SPARC Controls Migration and Invasion of Hepatocellular Carcinoma Cells Via Regulating GPD2-Mediated Mitochondrial Respiration.

Mitochondrial respiration and metabolism play a pivotal role in facilitating the migratory and invasive capacities of cancer cells. In this study, we aimed to explore the potential influence of glycoprotein SPARC on mitochondrial respiration and its subsequent influence on the migration and invasion of hepatocellular carcinoma (HCC) cells. Lentivirus-mediated shRNA delivery was employed to deplete SPARC in HCC cell lines. The mitochondria localization of SPARC was validated using cellular fractionation followed by Western blot analysis, as well as immunofluorescence staining and Proteinase K protection assay. Co-immunoprecipitation was employed to investigate the interaction between SPARC and GPD2. Seahorse XF Cell Mito Stress Test was conducted to assess the mitochondrial respiration and functionality of HCC cells. Our study identifies an active pool of SPARC within the mitochondria of HCC cells, with the mitochondrial subset proving crucial for the regulation of migration and invasion. The mitochondrial SPARC interacts with GPD2, influencing its expression levels and subsequently modulating GPD2-mediated mitochondrial respiration. This regulatory mechanism orchestrates the migratory and invasive phenotypes of HCC cells. Notably, SPARC and GPD2 exhibit upregulated expression in HCC tissues compared to normal liver tissues.
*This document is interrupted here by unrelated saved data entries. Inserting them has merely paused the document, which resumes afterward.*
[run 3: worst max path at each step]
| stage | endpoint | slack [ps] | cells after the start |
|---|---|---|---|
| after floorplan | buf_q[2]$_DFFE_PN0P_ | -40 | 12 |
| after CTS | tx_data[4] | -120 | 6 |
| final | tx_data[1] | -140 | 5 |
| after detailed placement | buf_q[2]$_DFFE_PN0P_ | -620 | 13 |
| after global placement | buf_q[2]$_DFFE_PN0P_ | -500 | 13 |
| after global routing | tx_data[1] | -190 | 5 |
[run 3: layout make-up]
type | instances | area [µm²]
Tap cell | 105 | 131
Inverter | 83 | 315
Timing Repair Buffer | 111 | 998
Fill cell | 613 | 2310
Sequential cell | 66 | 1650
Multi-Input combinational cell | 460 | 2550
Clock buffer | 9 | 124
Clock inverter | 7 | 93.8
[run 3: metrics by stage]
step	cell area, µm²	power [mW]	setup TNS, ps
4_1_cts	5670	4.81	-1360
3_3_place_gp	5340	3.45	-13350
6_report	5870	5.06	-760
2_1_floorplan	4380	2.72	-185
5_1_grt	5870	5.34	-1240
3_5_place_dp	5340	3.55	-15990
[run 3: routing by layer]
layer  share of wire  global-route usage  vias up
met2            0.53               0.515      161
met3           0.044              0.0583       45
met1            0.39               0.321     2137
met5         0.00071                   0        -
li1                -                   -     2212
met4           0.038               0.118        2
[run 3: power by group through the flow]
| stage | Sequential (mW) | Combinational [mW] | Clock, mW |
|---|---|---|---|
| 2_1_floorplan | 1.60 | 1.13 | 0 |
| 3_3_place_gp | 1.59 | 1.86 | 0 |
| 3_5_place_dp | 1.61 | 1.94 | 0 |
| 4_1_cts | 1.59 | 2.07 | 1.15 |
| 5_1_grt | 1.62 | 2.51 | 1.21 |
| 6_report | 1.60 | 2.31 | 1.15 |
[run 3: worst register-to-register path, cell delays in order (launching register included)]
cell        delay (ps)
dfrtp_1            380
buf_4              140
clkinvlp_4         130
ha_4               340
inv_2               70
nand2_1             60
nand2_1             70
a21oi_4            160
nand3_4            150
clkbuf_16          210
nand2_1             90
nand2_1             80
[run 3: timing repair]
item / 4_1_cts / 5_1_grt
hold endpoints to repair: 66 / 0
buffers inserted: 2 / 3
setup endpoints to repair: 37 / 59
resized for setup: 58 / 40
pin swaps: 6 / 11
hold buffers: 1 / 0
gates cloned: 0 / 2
===== src/rtl/nios2_oci_dct_trace_capture.sv =====
// rtl/nios2_oci_dct_trace_capture.sv - DCT trace frame capture FIFO with statistics and end-of-test FSM
//
// Purpose: captures {dct_buffer, dct_count} trace frames from the OCI trace packer into a
//   first-word-fall-through FIFO for a host-side reader, keeps running symbol/drop/error
//   statistics, and tracks end of test (RUN -> DRAIN -> DONE).
// Ports:
//   clk, reset_n                   clock, asynchronous active-low reset
//   dct_valid/dct_buffer/dct_count incoming trace frame
//   test_ending, test_has_ended    end-of-test controls
//   rd_ready -> rd_valid/rd_data/rd_count   FWFT read port (head entry)
//   fill_level                     entries held, 0..DEPTH
//   sym_total, drop_count          saturating statistics
//   overflow, count_err            sticky error flags
//   state, done, end_pulse         end-of-test status
module nios2_oci_dct_trace_capture #(
  parameter int DCT_W  = 30,
  parameter int SLOT_W = 2,
  parameter int CNT_W  = 4,
  parameter int DEPTH  = 16,
  parameter int ADDR_W = 4
) (
  input  logic              clk,
  input  logic              reset_n,
  input  logic              dct_valid,
  input  logic [DCT_W-1:0]  dct_buffer,
  input  logic [CNT_W-1:0]  dct_count,
  input  logic              test_ending,
  input  logic              test_has_ended,
  input  logic              rd_ready,
  output logic              rd_valid,
  output logic [DCT_W-1:0]  rd_data,
  output logic [CNT_W-1:0]  rd_count,
  output logic [ADDR_W:0]   fill_level,
  output logic [31:0]       sym_total,
  output logic [15:0]       drop_count,
  output logic              overflow,
  output logic              count_err,
  output logic [1:0]        state,
  output logic              done,
  output logic              end_pulse
);

  localparam int MAX_SYM = DCT_W / SLOT_W;
  localparam logic [CNT_W-1:0] MAX_CNT = CNT_W'(MAX_SYM);

  typedef enum logic [1:0] {
    S_RUN   = 2'd0,
    S_DRAIN = 2'd1,
    S_DONE  = 2'd2
  } state_t;

  state_t state_q, state_d;

  logic [DCT_W+CNT_W-1:0] mem [DEPTH];
  logic [ADDR_W:0]        wr_ptr, rd_ptr;
  logic                   empty, full, pop, qual, push, drop, too_many;
  logic [CNT_W-1:0]       store_cnt;
  logic [32:0]            sym_sum;
  logic [DCT_W+CNT_W-1:0] head;

  // Extra pointer bit distinguishes full from empty when the low bits match.
  assign empty      = (wr_ptr == rd_ptr);
  assign full       = (wr_ptr[ADDR_W] != rd_ptr[ADDR_W]) &&
                      (wr_ptr[ADDR_W-1:0] == rd_ptr[ADDR_W-1:0]);
  assign fill_level = wr_ptr - rd_ptr;

  assign rd_valid = !empty;
  assign pop      = rd_valid && rd_ready;
  assign head     = mem[rd_ptr[ADDR_W-1:0]];
  // Stale RAM contents are masked so the read port reads zero while empty.
  assign rd_data  = rd_valid ? head[DCT_W+CNT_W-1:CNT_W] : '0;
  assign rd_count = rd_valid ? head[CNT_W-1:0] : '0;

  // Zero-symbol frames never qualify, so they touch neither the FIFO nor the stats.
  assign qual      = dct_valid && (state_q == S_RUN) && (dct_count != '0);
  assign too_many  = dct_count > MAX_CNT;
  assign store_cnt = too_many ? MAX_CNT : dct_count;
  // When full, a same-cycle pop frees the head slot that this write lands in.
  assign push      = qual && (!full || pop);
  assign drop      = qual && full && !pop;
  assign sym_sum   = {1'b0, sym_total} + 33'(store_cnt);

  always_comb begin
    state_d = state_q;
    if (test_has_ended) begin
      state_d = S_DONE;
    end else begin
      case (state_q)
        S_RUN:   if (test_ending) state_d = S_DRAIN;
        S_DRAIN: if (empty) state_d = S_DONE;
        default: state_d = S_DONE;
      endcase
    end
  end

  always_ff @(posedge clk) begin
    if (push) mem[wr_ptr[ADDR_W-1:0]] <= {dct_buffer, store_cnt};
  end

  always_ff @(posedge clk or negedge reset_n) begin
    if (!reset_n) begin
      state_q    <= S_RUN;
      wr_ptr     <= '0;
      rd_ptr     <= '0;
      sym_total  <= '0;
      drop_count <= '0;
      overflow   <= 1'b0;
      count_err  <= 1'b0;
      end_pulse  <= 1'b0;
    end else begin
      state_q   <= state_d;
      end_pulse <= (state_d == S_DONE) && (state_q != S_DONE);
      if (push) begin
        wr_ptr    <= wr_ptr + 1'b1;
        sym_total <= sym_sum[32] ? 32'hFFFF_FFFF : sym_sum[31:0];
      end
      if (pop) rd_ptr <= rd_ptr + 1'b1;
      if (drop) begin
        overflow <= 1'b1;
        if (drop_count != 16'hFFFF) drop_count <= drop_count + 16'd1;
      end
      if (qual && too_many) count_err <= 1'b1;
    end
  end

  assign state = state_q;
  assign done  = (state_q == S_DONE);

endmodule


===== config.mk =====
export PLATFORM = sky130hd
export DESIGN_NAME = nios2_oci_dct_trace_capture
export DESIGN_NICKNAME = d
export VERILOG_FILES = /design/src/rtl/nios2_oci_dct_trace_capture.sv
export SDC_FILE = /design/constraint.sdc
export NUM_CORES = 1
export LEC_CHECK = 0
export CAP_MARGIN = 20
export CORE_MARGIN = 3
export CORE_UTILIZATION = 57
export DETAILED_ROUTE_END_ITERATION = 8
export GPL_TIMING_DRIVEN = 0
export PLACE_DENSITY_LB_ADDON = 0.1
export SLEW_MARGIN = 40
export SYNTH_ARGS = -nofsm -noshare
export SYNTH_HDL_FRONTEND = slang
export SYNTH_SLANG_ARGS = --single-unit
export TNS_END_PERCENT = 10

===== constraint.sdc =====
create_clock -name clk -period 7.3 [get_ports clk]
set_input_delay 1.46 -clock clk [delete_from_list [all_inputs] [get_ports clk]]
set_output_delay 1.46 -clock clk [all_outputs]
set_load 0.02 [all_outputs]

* Word level (Yosys, flattened, before mapping) *
Memories as Yosys holds them, arrays and structs flattened.
Cells that the tools add are included.

storage, ports and cells
  flip-flop bits (word level) = 63
  bits in latches = 0
  RAM bits = 544
  memory bits (read-only) = 0
  input port bits = 40
  output and inout bits = 94
  word-level logic and storage cells = 49
  memories = 1

memory list
  name  depth  width  read ports  clocked after Yosys merged registers in  write ports  line  source
  mem   16     34     1           0                                        1            54    logic [DCT_W+CNT_W-1:0] mem [DEPTH];

operators by class
  add/sub/neg operators = 5
  $mul = 0
  divide/modulo/power cells = 0
  magnitude comparators = 1
  equality and inequality tests = 8
  shift-type cells = 0
  multiplexer cells = 10
  bitwise operators = 0
  reductions and logical operators = 16

operators with widths
  kind                                                  number
  adder 32 x 4 -> 33 bit                                1
  2-to-1 mux 32 bit                                     1
  2-to-1 mux 30 bit                                     1
  adder 16 x 1 -> 16 bit, second input constant         1
  != test 16 bit, second input constant                 1
  adder 5 x 1 -> 5 bit, second input constant           2
  logical AND 1 bit                                     9
  2-to-1 mux 4 bit                                      2
  2-to-1 mux 2 bit                                      3
  equality test 5 bit                                   1
  subtractor 5 bit                                      1
  equality test 2 bit, second input constant            2
  equality test 4 bit                                   1
  greater-than comparator 4 bit, second input constant  1
  one-hot mux 2 bit (2 select lines)                    1
  nonzero test 4 bit                                    1
  zero test 1 bit                                       3
  equality test 2 x 1 -> 1 bit, second input constant   1
  zero test 2 bit                                       1
  2-to-1 mux 1 bit                                      2
  != test 2 bit, second input constant                  1
  AND reduction 2 bit                                   1
  logical OR 1 bit                                      1
  != test 1 bit                                         1

* Depth between registers and ports, before layout *
  word-level depth = 7
  depth in mapped cells = 11
  mapped depth without buffers = 7

* Worst setup path before layout *
No wires, ideal clock.

  path kind = input -> register
  from = input port dct_count[1]
  to = memory mem[12][0] (netlist name), enable pin
  setup time = 394 ps
  arrival = 3594 ps
  required time = 6906 ps
  setup slack = 3312 ps
  stages on the path = 6
  buffers on the path = 2
  path through = nor4_1 -> or3_1 -> buf_1 -> nor2_1 -> clkbuf_1 -> and4_1

on the way
  cells in the longest elaborated chain, start to end = 5

ends and longest elaborated chain
  element                                 line  source
  from (decl)                             26    input logic [CNT_W-1:0] dct_count,
  nonzero test 4 bit                      75    assign qual = dct_valid && (state_q == S_RUN) && (dct_count != '0);
  logical AND 1 bit                       75
  logical AND 1 bit                       79    assign push = qual && (!full || pop);
  2-to-1 mux 1 bit                        97    if (push) mem[wr_ptr[ADDR_W-1:0]] <= {dct_buffer, store_cnt};
  2-to-1 mux 1 bit (not written as such)  97
  to (decl)                               54

No other way between the ends.

* Worst setup path after layout *
  from = register rd_ptr[1]
  to = output port rd_data[22]

on the way
  cells in the longest elaborated chain, start to end = 2
  elaborated cells on any way between the ends = 3
  those cells by class = 1 x eq/ne; 1 x mux; 1 x memory

ends and longest elaborated chain
  element                                                             line  source
  from (decl)                                                         55    logic [ADDR_W:0] wr_ptr, rd_ptr;
  from (signal assigned)                                              117   if (pop) rd_ptr <= rd_ptr + 1'b1;
  memory (16 x 34 bit) / equality test 5 bit (equally long branches)  --
  2-to-1 mux 30 bit *                                                 71    assign rd_data = rd_valid ? head[DCT_W+CNT_W-1:CNT_W] : '0;
  to (decl)                                                           31    output logic [DCT_W-1:0] rd_data,

Every way passes the cells marked *; elsewhere a longest branch is shown, timed or not.

==> results_dict.tcl <==
set metrics [dict create \
    synth_edf_count 544 \
    avgSynthCellArea_um2 21.07 \
    skew_ns 0.01858 \
    root_buffer "clkbuf_16" \
    crit_required_ns 5.84 \
    ir_drop_v 0.0003009 \
    drv_slew 0 \
    postRouteAntennaNets 0 \
    drtIter0Drc 1032 \
    hp-class "flop to flop" \
    place.gp.congestion 0.8087 \
    cts_hold_buf 0 \
    synth_most_common_cell "edfxtp_1" \
    dp_hpwl_mm 31.96 \
    grt_max_degree 37 \
    path_common_cell "clkbuf_1" \
    relSlewSlack_pct 40.42 \
    slowest_delay_ns 0.69 \
    die-area_um2 44870 \
    crit_family "buffers and inverters" \
    post_cts_buffers 0 \
    syn-cell-area_um2 24150 \
    multi_input_area_um2 6007 \
    min_period_ns 6.569 \
    clock_path_buffers 3 \
    drcViolationCount 0 \
    leakage_nw 9.334 \
    numCtsBuffers 58 \
    cts_tree "done" \
    grtUsageTotal_pct 23.97 \
    num_io_pins 134 \
    yosysTopAreaCell "edfxtp_1" \
    rsz0062_at_grt "false" \
    ys_async_sr_fraction_pct 10.23 \
    crit_buf_inv 5 \
    syn_to_final_growth_pct 17.55 \
    dr.pass1.iters 5 \
    rows 74 \
    clkSinkCount 606 \
    vias 11990 \
    max_slew.worst_pin.slew_ns 0.8938 \
    wl_per_cell_um 27.07 \
    power_density_nw_per_um2 345.0 \
    core_um2 41290 \
    grt-ovfl-total 0 \
    seq_area_um2 17890 \
    netlist_instances 1146 \
    numPortBuffers 132 \
    grt_pass1_vias 12480 \
    path_class "flop to primary output" \
    yosysSeqAreaShare_pct 74.08 \
    die_x_um 211.8 \
    fillCellCount 2606 \
    vias_per_cell 6.204 \
    finalSetupTns_ns 0 \
    htreeDepth 2 \
    max-cap-violations 0 \
    yosysUniqueCellTypes 53 \
    clk_latency_ns 0.60 \
    clk_pin_slew_ns 0.06 \
    yosys-top-cells-area "edfxtp_1 68%, mux4_2 16%, dfrtp_1 6.4%" \
    path_cells "clkbuf_1 > clkbuf_1 > inv_1 > ha_1 > nand4_1 > nor2_2 > clkbuf_1 > nor2b_1 > clkdlybuf4s50_1" \
    cp_slowest_cell "clkbuf_1" \
    max_freq_mhz 152.2 \
    antenna_cells 0 \
    drive_above_1_share_pct 24.43 \
    antenna_found_initial 2 \
    synth_ff_type "edfxtp_1" \
    critPathMaxFanout 10 \
    nets 1411 \
    drt-total-wl_mm 52.30 \
    synthTopCellsByCount "544 x edfxtp_1, 170 x mux4_2, 62 x dfrtp_1" \
    hold_violations 0 \
    ys_seq_elements 606 \
    startpoint_type "flop" \
    status "finished, final reports clean" \
    ys.warnings.count 0 \
    finalSetupViolCount 0 \
    cp.arrival_ns 5.11 \
    place_worst_setup_slack_ns 1.297 \
    initial_utilization_pct 58.47 \
    end_kind "primary output" \
    syn_nets 1202 \
    finalCritPeriodShare_pct 89.99 \
    netlist.area_leader.share_pct 67.65 \
    die_h_um 211.8 \
    layout_setup_ws_ns 0.7309 \
    cts_resized 0 \
    grt_pass1_wl_mm 78.61 \
]
layer usage:
metal  GRT usage (%)  wire length [µm]  vias up
li1                -                 -     5162
met1           34.82             22280     6356
met2           38.64             25890      387
met3           4.401              3099       78
met4           6.166              1003        4
met5               0                21        -
final cells by class:
cell class | count | share of cell area (%)
flip-flops and latches | 606 | 63.02
multi-input cells | 471 | 21.16
clock buffers | 68 | 5.391
plain buffers | 56 | 0.9125
clock inverters | 37 | 1.146
inverters | 13 | 0.1719
repair buffers | 149 | 5.846
well taps | 532 | 2.345
final timing paths:
| kind | to | cells past startpoint | startpoint | slack [ns] |
|---|---|---|---|---|
| max in group asynchronous | drop_count[10] | 2 | reset_n | 5.98 |
| setup / recovery | rd_data[22] | 9 | rd_ptr[1] | 0.73 |
| hold reg to reg | overflow | 1 | overflow | 0.49 |
| setup reg to reg | mem[11][23] | 10 | rd_ptr[1] | 2.57 |
| min in group asynchronous | sym_total[19] | 1 | reset_n | 0.80 |
| hold / removal | overflow | 1 | overflow | 0.49 |
worst register-to-register path, stage by stage, from the launching register on:
cell and delay, ns:
dfrtp_1 0.51, clkbuf_1 0.60, clkbuf_1 0.70, inv_1 0.15, ha_1 0.33, nand4_1 0.23
nor3_2 0.15, clkbuf_1 0.27, nor4b_1 0.73, and2_4 0.50, buf_12 0.25
power breakdown:
part           total (mW)  switching (mW)  internal (mW)
combinational        3.04            1.51           1.53
clock                2.92            1.25           1.67
sequential           3.83          0.0315           3.80
total                9.79            2.79           7.01
sequential cells by signal, summed over array words and instances, names as in the netlist:
register / flops
end_pulse: 1
state: 2
rd_ptr: 5
overflow: 1
wr_ptr: 5
drop_count: 16
mem: 544
sym_total: 32
cell usage in the layout, fill, tap and decap left out, types with 28 or more instances in the layout:
| cell | Yosys | final |
|---|---|---|
| clkbuf_16 | 0 | 59 |
| nor2b_1 | 37 | 37 |
| mux4_2 | 170 | 170 |
| nand2_1 | 28 | 28 |
| edfxtp_1 | 544 | 544 |
| xnor2_1 | 29 | 29 |
| clkdlybuf4s50_1 | 0 | 131 |
| dfrtp_1 | 62 | 62 |
| clkbuf_1 | 31 | 36 |
kinds of logic (layout without fill, tap and decap cells):
logic type	after synthesis	count (layout)	synth area share, %
other	1	1	0.01553
buffers and inverters	69	323	1.244
flip-flops	606	606	74.08
AND/OR/NAND/NOR	188	188	4.798
multiplexers	184	184	16.51
AO/OA/AOI/OAI	48	48	1.228
XOR/XNOR	34	34	1.233
adder cells (fa/ha/maj)	16	16	0.8913
through the flow:
stage	hold slack, ns	power [mW]	area [µm²]	std cells	util (%)
2_1_floorplan	0.4977	5.861	24150	1146	-
3_3_place_gp	0.4589	6.952	26130	1810	63.28
3_5_place_dp	0.4703	6.977	26530	1827	64.24
4_1_cts	0.4845	9.892	28380	1932	68.73
5_1_grt	0.5103	10.19	28380	1932	68.73
6_report	0.4857	9.791	28380	1932	68.73
(Power assumes the default switching activity.)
High expression levels of both SPARC and GPD2 in HCC patients are associated with a poorer prognosis. Our study unveils a novel role for SPARC in governing HCC cell migration and invasion through regulating GPD2-mediated mitochondrial respiration. These findings underscore the importance of mitochondrial processes in cancer progression and propose the SPARC/GPD2 axis as a promising target for HCC interventions.